N.J. First State to Abolish Death Penalty by Legislative Vote

Posted Dec 14, 2007 12:55 PM CST
By Debra Cassens Weiss

As expected, the New Jersey General Assembly has passed a bill eliminating the death penalty in the state.

Gov. Jon Corzine has agreed to sign the measure into law within the next week, the New York Times reports. When he acts, New Jersey will become the first state to abolish the penalty by legislative vote.

Sixty defendants have received death sentences in New Jersey since capital punishment was restored there in 1982, but all but eight were reversed on appeal, the New Jersey Law Journal reports. That record spurred one sponsor of the repeal measure to call the death penalty "nothing more than a paper tiger."

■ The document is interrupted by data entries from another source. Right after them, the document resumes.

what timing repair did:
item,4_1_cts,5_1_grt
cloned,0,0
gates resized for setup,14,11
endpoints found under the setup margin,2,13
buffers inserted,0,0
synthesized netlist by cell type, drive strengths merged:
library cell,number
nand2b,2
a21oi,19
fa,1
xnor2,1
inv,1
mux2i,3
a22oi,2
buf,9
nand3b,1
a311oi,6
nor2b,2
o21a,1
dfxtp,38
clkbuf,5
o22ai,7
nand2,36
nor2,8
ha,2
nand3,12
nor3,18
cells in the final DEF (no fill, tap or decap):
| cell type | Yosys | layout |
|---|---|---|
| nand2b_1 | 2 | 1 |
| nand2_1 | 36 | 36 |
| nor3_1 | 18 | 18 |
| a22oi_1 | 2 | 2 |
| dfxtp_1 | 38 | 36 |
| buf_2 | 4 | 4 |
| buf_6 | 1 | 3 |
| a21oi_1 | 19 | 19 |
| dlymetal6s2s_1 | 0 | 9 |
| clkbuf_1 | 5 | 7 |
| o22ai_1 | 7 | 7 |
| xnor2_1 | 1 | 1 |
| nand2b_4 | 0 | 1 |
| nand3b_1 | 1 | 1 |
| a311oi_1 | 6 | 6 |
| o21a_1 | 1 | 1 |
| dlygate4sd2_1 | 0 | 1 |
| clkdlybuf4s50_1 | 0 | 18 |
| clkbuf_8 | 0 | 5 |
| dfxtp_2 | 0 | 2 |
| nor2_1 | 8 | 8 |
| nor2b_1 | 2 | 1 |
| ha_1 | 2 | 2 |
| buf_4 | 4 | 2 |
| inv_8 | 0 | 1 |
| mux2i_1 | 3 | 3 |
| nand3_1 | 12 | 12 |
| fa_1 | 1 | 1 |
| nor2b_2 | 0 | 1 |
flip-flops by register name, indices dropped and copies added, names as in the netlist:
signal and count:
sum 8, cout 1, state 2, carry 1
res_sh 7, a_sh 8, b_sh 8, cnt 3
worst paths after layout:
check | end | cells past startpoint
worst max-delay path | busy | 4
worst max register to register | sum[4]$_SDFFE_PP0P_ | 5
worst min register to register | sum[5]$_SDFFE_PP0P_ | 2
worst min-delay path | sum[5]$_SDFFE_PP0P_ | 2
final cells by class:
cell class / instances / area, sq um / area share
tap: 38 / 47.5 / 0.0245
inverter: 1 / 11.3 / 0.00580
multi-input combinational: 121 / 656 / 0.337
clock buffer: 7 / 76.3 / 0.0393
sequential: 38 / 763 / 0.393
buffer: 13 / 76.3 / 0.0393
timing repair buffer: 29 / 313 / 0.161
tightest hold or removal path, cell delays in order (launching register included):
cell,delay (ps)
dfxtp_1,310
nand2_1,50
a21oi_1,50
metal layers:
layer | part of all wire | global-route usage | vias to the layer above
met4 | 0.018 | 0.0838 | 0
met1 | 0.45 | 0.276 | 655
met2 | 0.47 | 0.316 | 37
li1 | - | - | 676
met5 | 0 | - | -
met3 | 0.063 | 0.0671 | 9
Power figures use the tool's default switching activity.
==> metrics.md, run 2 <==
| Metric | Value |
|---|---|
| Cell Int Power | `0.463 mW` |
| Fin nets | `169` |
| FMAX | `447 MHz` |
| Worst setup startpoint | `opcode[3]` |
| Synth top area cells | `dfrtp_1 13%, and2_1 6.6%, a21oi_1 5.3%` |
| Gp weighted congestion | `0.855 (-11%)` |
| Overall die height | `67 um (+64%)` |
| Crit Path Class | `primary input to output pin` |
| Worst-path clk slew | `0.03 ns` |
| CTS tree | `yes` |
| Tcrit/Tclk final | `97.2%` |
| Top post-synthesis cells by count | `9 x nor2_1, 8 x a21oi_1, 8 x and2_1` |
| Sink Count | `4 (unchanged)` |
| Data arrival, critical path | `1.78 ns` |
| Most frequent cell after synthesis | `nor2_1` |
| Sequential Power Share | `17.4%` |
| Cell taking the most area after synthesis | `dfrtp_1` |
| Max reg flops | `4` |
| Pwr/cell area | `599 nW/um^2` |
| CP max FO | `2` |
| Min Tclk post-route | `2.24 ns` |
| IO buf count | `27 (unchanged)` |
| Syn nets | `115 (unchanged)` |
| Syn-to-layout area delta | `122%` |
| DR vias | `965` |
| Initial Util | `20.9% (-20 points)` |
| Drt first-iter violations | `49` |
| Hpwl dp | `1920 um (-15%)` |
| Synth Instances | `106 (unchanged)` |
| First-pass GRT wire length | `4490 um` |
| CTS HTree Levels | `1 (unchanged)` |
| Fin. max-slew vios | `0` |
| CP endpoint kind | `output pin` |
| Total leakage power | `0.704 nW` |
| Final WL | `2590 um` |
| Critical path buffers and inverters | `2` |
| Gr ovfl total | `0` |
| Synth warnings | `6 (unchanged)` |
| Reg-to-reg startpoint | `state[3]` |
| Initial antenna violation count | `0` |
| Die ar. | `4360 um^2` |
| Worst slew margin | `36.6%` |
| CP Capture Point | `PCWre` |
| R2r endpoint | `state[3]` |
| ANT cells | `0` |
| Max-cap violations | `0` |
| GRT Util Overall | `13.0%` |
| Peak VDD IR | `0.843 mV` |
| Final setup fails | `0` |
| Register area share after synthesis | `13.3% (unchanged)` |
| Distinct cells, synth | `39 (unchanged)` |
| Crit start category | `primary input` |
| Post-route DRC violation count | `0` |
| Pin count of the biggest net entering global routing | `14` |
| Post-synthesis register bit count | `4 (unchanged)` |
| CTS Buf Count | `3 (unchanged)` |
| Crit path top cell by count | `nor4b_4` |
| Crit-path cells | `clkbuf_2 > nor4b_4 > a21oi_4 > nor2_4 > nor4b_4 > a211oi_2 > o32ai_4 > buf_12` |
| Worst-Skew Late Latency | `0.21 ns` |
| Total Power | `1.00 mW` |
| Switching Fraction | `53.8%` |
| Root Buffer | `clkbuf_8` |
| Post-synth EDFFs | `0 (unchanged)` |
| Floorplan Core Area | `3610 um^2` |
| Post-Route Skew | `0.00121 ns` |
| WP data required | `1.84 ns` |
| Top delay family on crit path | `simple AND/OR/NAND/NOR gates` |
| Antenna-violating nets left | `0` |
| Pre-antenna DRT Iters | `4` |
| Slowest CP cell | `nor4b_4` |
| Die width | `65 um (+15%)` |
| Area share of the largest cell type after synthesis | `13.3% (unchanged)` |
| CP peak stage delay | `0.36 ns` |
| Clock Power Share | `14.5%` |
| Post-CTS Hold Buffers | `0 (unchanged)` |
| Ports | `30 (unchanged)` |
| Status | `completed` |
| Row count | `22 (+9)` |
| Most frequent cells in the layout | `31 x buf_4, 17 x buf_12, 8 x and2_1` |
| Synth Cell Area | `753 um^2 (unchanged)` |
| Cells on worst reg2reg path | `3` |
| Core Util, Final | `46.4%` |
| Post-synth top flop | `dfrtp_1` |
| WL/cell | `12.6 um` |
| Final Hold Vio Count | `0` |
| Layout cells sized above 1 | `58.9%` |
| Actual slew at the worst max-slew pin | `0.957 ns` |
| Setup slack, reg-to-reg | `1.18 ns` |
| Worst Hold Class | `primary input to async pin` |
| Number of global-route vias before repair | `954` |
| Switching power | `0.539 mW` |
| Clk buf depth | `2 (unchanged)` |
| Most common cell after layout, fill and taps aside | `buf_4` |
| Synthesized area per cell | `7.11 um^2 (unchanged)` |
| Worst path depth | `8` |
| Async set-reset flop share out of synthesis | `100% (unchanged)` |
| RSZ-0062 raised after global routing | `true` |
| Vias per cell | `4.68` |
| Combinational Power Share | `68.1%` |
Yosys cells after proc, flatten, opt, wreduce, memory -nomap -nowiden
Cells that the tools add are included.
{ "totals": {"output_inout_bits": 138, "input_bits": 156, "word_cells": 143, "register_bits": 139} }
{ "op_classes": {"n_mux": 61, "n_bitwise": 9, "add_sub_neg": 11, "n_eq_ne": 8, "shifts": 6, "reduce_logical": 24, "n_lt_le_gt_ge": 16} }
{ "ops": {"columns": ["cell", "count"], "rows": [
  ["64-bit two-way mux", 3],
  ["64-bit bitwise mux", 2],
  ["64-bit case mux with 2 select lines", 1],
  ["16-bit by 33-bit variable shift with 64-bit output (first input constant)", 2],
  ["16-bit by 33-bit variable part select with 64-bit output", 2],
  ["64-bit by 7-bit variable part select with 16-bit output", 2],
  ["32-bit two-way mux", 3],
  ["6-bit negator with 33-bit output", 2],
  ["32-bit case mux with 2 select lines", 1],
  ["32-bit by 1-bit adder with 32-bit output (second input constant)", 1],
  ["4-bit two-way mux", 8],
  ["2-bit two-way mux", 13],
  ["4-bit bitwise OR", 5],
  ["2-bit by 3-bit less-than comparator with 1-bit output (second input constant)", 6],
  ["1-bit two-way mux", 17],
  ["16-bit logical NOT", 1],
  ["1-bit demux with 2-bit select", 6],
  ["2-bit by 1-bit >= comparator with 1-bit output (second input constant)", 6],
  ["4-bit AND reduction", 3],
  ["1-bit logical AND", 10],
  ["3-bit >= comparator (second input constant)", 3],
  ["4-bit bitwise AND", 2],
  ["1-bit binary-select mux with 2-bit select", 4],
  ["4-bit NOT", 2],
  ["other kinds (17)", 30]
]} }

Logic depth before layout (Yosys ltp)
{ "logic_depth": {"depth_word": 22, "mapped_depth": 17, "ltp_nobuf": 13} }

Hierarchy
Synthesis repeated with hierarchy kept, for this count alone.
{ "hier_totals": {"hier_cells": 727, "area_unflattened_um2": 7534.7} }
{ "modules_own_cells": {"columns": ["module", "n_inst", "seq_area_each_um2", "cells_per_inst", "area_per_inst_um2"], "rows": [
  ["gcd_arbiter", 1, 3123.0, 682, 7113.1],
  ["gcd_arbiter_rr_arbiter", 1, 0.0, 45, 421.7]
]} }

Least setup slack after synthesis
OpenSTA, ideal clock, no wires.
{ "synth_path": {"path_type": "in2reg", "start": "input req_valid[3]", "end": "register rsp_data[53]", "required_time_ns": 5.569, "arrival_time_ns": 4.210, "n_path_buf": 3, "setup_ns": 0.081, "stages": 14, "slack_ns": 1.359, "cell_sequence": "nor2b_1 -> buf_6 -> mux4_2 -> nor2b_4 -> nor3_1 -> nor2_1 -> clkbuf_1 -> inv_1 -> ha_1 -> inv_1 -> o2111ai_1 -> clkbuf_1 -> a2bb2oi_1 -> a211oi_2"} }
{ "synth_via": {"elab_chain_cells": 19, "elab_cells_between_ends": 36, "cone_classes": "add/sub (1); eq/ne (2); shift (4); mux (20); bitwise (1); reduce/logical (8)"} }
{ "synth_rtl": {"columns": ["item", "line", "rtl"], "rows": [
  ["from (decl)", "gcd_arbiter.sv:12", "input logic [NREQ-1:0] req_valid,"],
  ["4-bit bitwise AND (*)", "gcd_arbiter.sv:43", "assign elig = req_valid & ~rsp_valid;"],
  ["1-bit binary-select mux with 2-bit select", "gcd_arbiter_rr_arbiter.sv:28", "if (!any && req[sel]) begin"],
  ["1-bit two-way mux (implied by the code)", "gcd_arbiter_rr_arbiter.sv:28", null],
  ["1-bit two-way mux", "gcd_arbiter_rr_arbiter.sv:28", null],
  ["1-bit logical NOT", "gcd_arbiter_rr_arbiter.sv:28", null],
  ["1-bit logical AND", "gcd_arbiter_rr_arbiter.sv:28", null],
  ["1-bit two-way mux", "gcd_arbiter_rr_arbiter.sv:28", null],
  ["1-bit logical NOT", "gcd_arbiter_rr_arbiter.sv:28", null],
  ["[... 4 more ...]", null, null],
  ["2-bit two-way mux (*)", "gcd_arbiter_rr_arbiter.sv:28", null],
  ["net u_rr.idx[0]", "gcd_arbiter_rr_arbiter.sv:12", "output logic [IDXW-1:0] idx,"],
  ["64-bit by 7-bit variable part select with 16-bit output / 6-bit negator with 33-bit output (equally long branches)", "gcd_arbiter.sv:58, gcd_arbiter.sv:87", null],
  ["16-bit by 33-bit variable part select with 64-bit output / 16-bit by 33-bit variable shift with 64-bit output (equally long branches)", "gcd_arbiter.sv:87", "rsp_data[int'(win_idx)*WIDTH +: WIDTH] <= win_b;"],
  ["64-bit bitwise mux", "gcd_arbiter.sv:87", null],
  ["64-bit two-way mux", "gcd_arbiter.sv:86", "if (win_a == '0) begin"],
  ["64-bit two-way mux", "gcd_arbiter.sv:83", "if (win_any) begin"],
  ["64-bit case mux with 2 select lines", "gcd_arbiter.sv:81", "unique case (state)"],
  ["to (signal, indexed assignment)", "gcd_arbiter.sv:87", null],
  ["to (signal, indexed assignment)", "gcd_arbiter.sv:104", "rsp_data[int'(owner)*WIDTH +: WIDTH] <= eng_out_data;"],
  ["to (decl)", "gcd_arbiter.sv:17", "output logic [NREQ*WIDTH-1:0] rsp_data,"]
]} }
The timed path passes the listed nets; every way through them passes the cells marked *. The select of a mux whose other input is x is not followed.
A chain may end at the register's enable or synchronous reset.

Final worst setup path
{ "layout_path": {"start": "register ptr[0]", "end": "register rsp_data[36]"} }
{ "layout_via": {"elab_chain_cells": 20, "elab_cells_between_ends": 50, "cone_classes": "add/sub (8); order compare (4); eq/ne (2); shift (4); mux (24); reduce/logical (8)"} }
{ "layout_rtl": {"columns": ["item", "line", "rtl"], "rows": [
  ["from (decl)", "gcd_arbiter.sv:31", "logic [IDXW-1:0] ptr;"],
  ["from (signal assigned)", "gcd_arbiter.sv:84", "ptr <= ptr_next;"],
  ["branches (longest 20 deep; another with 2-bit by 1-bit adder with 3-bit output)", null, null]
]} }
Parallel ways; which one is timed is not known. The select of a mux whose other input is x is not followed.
===== config.mk =====
export PLATFORM = sky130hd
export DESIGN_NAME = quad_decoder
export DESIGN_NICKNAME = d
export VERILOG_FILES = /design/src/rtl/quad_decoder.sv
export SDC_FILE = /design/constraint.sdc
export NUM_CORES = 1
export LEC_CHECK = 0
export ABC_AREA = 1
export ABC_CLOCK_PERIOD_IN_PS = 3200
export CAP_MARGIN = 10
export CORE_MARGIN = 4
export CORE_UTILIZATION = 50
export DETAILED_ROUTE_END_ITERATION = 8
export GPL_TIMING_DRIVEN = 0
export HOLD_SLACK_MARGIN = 0.02
export MAX_ROUTING_LAYER = met4
export PLACE_DENSITY = 0.76
export SYNTH_ARGS = -nofsm -noshare
export SYNTH_HDL_FRONTEND = slang
export SYNTH_SLANG_ARGS = --single-unit

===== constraint.sdc =====
create_clock -name CLK -period 3.2 [get_ports CLK]
set_input_delay 0.32 -clock CLK [delete_from_list [all_inputs] [get_ports CLK]]
set_output_delay 0.32 -clock CLK [all_outputs]
set_load 0.01 [all_outputs]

Bills to abolish capital punishment in Montana and New Mexico have been approved by one chamber of their legislatures, but they have not advanced further, the Associated Press reports.

Comments

1.

J.D.
Dec 14, 2007 6:28 PM CST

WHAT DO N.J. VOTERS THINK? They think that their “representatives” are detached elitists who aren’t listening to the N.J. citizenry:

* only 39% of N.J. voters support this plan to abolish the death penalty; 53% oppose it.

* 78% want the death penalty for the most violent of cases

Of course, even though only 39% support this proposal, the AP claims that N.J. is “sharply divided” on the issue! Ha, ha! If you don’t understand that the AP is made up of idiot leftists, you must be one yourself.

Meanwhile, Corzine’s poll numbers are predictably declining.